RDJ/Tony Stark/Mel Gibson/Dennis Potter :
Genocide. Starting in Los Angeles 
and working its way eastward. 
I believe in so many things. Infanticide, 
insecticide, cy... anide, suicide, AIDS... 

Sister :
Okay. All right. Okay. 

RDJ/Tony Stark/Mel Gibson/Dennis Potter :
I put my faith in  cholesterol, caffeine, nicotine, alcohol, 
President Bush, carbon monoxide, masturbation, 
nuclear first-strike, the Reader's Digest and... 
not properly labeling poisons. 

Sister :
Are you done? 

RDJ/Tony Stark/Mel Gibson/Dennis Potter :
But most of all, Doc, most of all, 
I believe in the one good thing that comes 
hurtling out of people's mouths. Ralph
Vomit. Puke. The Technicolor yawn. 
Cookie dough! 

Sister :
There is a good man here. 

RDJ/Tony Stark/Mel Gibson/Dennis Potter :
Uh-huh. 

Sister :
He's new. He's very alert and 
sympathetic. Dr. Gibbon. 

RDJ/Tony Stark/Mel Gibson/Dennis Potter :
Doctor... of what? Skin, joints, zoology? 

Sister :
He's a psychotherapist

RDJ/Tony Stark/Mel Gibson/Dennis Potter :
Go fuck yourself! 

Sister :
You will never get on top of your condition 
until you deal with your bitterness. 
Start over. Reassemble yourself. 

RDJ/Tony Stark/Mel Gibson/Dennis Potter :
Reassemble myself? With what?







BREATHING


DR. GIBSON
I don't wish to upset 
you, Mr Marlow...
No, let me be more precise;
I do not wish to upset 
you UNNECESSARILY
I think you need help.

I think you know 
that you need help.

And you're too intelligent or too aware 
of your condition to deny it.

Most chronic dermatological patients 
are on tranquillisers or anti-depressants,
almost as a matter of routine —
Skin is, after all, extremely personal, is it not?

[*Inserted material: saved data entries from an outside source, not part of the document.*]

**/design/flow/design.v**
```verilog
module encoder(
	input wire[3:0] number,
	output reg[6:0] out
);
	always@* begin
		case(number)
			4'd0: out = 7'b0111111;
			4'd1: out = 7'b0000110;
			4'd2: out = 7'b1011011;
			4'd3: out = 7'b1001111;
			4'd4: out = 7'b1100110;
			4'd5: out = 7'b1101101;
			4'd6: out = 7'b1111101;
			4'd7: out = 7'b0000111;
			4'd8: out = 7'b1111111;
			4'd9: out = 7'b1100111;
			default: out = 7'b1111001;
		endcase
	end
endmodule
module encoder_test();
	wire[6:0] out;
	reg [3:0] number;
	encoder DUT(number,out);
	initial begin
		number = 4'd5;
		#50
		if(out != 7'b1101101) $display("error1");
		number = 4'dx;
		#50
		if(out != 7'b1111001) $display("error2");
	end
endmodule
module encoder16(
	input wire[15:0] number,
	output wire[27:0] out
);
	encoder encoder0(number[3:0], out[6:0]);
	encoder encoder1(number[7:4], out[13:7]);
	encoder encoder2(number[11:8], out[20:14]);
	encoder encoder3(number[15:12], out[27:21]);
endmodule
module encoder16_test();
	wire[27:0] out;
	reg[15:0] number;
	encoder16 DUT(number,out);
	initial begin
		number = 16'b0101_0101_0001_0011;
		#50
		if(out != 28'b1101101110110100001101001111) $display("error1");
		number = 16'b0001_000x_0000_0010;
		#50
		if(out != 28'b0000110_1111001_0111111_1011011) $display("error2");
	end
endmodule
```
**/design/flow/run.sh**
```bash
#!/bin/bash
# OpenROAD 26Q1-2900-gdf79404cd8, Yosys 0.63+post, stock flow scripts
make -C /OpenROAD-flow-scripts/flow DESIGN_CONFIG=/design/flow/config.mk WORK_HOME=/design/flow/orfs finish
```
**/design/flow/config.mk**
```make
export PLATFORM = sky130hd
export DESIGN_NAME = encoder16
export DESIGN_NICKNAME = encoder16
export VERILOG_FILES = /design/flow/design.v
export SDC_FILE = /design/flow/constraint.sdc
export NUM_CORES = 4
export LEC_CHECK = 1
export CORE_AREA = 10 10 70 70
export DIE_AREA = 0 0 80 80
```
**/design/flow/constraint.sdc**
```tcl
current_design encoder16

set clk_period 1.5
set clk_io_pct 0.2

create_clock -name clk0 -period $clk_period

set non_clock_inputs [all_inputs -no_clocks]
set_input_delay [expr $clk_period * $clk_io_pct] -clock clk0 $non_clock_inputs
set_output_delay [expr $clk_period * $clk_io_pct] -clock clk0 [all_outputs]
```
==> reports/qor.csv <==
metric,value,unit
Cell Type Count,20,
vias in the first global route,997,
Core ar.,0.00342,mm^2
Crit path depth,4,
pin count of the biggest net entering global routing,10,
Total Power,0.000372,W
clock share of power,0,%
Comb pwr share,100.0,%
Worst Hold Path Cells,3,
"slowest stage cell, crit path",dlygate4sd2_1,
Fin. Hold Viols,0,
hpwl dp,1870,um
top post-synthesis cells by count,"ha_1 (24), inv_1 (12), a21oi_1 (9), nor2_1 (9), nand2b_1 (6)",
endpoint class of the critical path,primary output,
drt total wl,2650,um
Post-Synthesis Cells,102,
CP Launch Point,number[11],
Area leader share,40.5,%
DRC,0,
clock buf count,0,
kind of critical path,in -> out,
Yosys Chip Area,742,um^2
drt via density,4.34,
RD Place Congestion,0.800,
IO buf count,44,
largest delay contributor family on the critical path,buffers and inverters,
Static Leak,0.759,nW
Hold WS,0.975,ns
Yosys top cell by instances,ha_1,
diode count,0,
register area,0,um^2
Cell area leaders,"ha_1 (40%), a21oi_1 (6.1%), inv_1 (6.1%)",
worst path bufs/invs,2,
Slew headroom,80.5,%
number of hold buffers added after CTS,0,
Die Size,0.00640,mm^2
final setup violation count,0,
crit path DRT,1.20,ns
Flop pwr share,0,%
sequential fraction of the synthesis area,0,%
CP Cell Sequence,dlygate4sd2_1 > a21oi_1 > or2_2 > buf_2,
# Cells Yosys,102,
first-pass GRT wire length,4350,um
drt pass-1 iters,2,
outcome,"complete, no violations",
switch share,40.8,%
Worst Tran Pin Value,0.293,ns
WL per Instance,11.9,um
antenna violations before repair,0,
min cycle time layout,1.48,ns
Crit Path Max Fanout,7,
post-synth top area cell,ha_1,
P_sw,0.000152,W
critical path startpoint category,primary input,
Tightest Hold Check Type,in -> out,
Core Util at FP,21.7,%
Hold Startpoint,number[3],
Worst Slack Setup Final,0.0163,ns
share of layout cells above drive strength 1,58.8,%
dpl ws,-0.721,ns
FMAX,674,MHz
maximum VDD drop,0.0939,mV
Post-Place Cells,207,
num ports,44,
max-cap viol count,0,
power density cells,232,mW/mm^2
total gr overflow,0,
Pint,0.000220,W
Die Wd,80,um
Die Height,80,um
"Period Utilization, post-route",98.9,%
Pins Over Slew Limit,0,
Finished Layout Cells,223,
syn_area_per_cell,7.27,um^2
DRT antenna net count,0,
arrival time at the worst endpoint,1.18,ns
number of synthesis warnings,1,
via count,967,
GR Util All Layers,7.67,%
Post-Syn Area,742,um^2
row count,21,
RSZ-0062 raised after global routing,yes,
tool warnings,54,
Initial DRC Count,8,
sequential cells,0,
slowest cell delay on critical path,0.37,ns
Area Growth Syn to Fin,116,%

The temptation is to believe that the sins 
and poisons of the mind have somehow 
erupted on to the skin.

"Unclean!" you shout, ringing your bell, 
warning us to keep clear.

The Leper in the Bible, yes?

But that's nonsense, you know.
DO you know?

Well, one part of you does, I'm sure.
You can be helped.

Moreover, Mr Marlow, I think
I — can help.

You can. Yes, you can. If you can give me 
a couple of hundred barbiturates, you can.

Otherwise, stop pissing into the wind, 
listening to your own voice.

Stop confusing wisdom with smugness 
and send me back to my bed.

I don't care too much for your manners, Mr Marlow.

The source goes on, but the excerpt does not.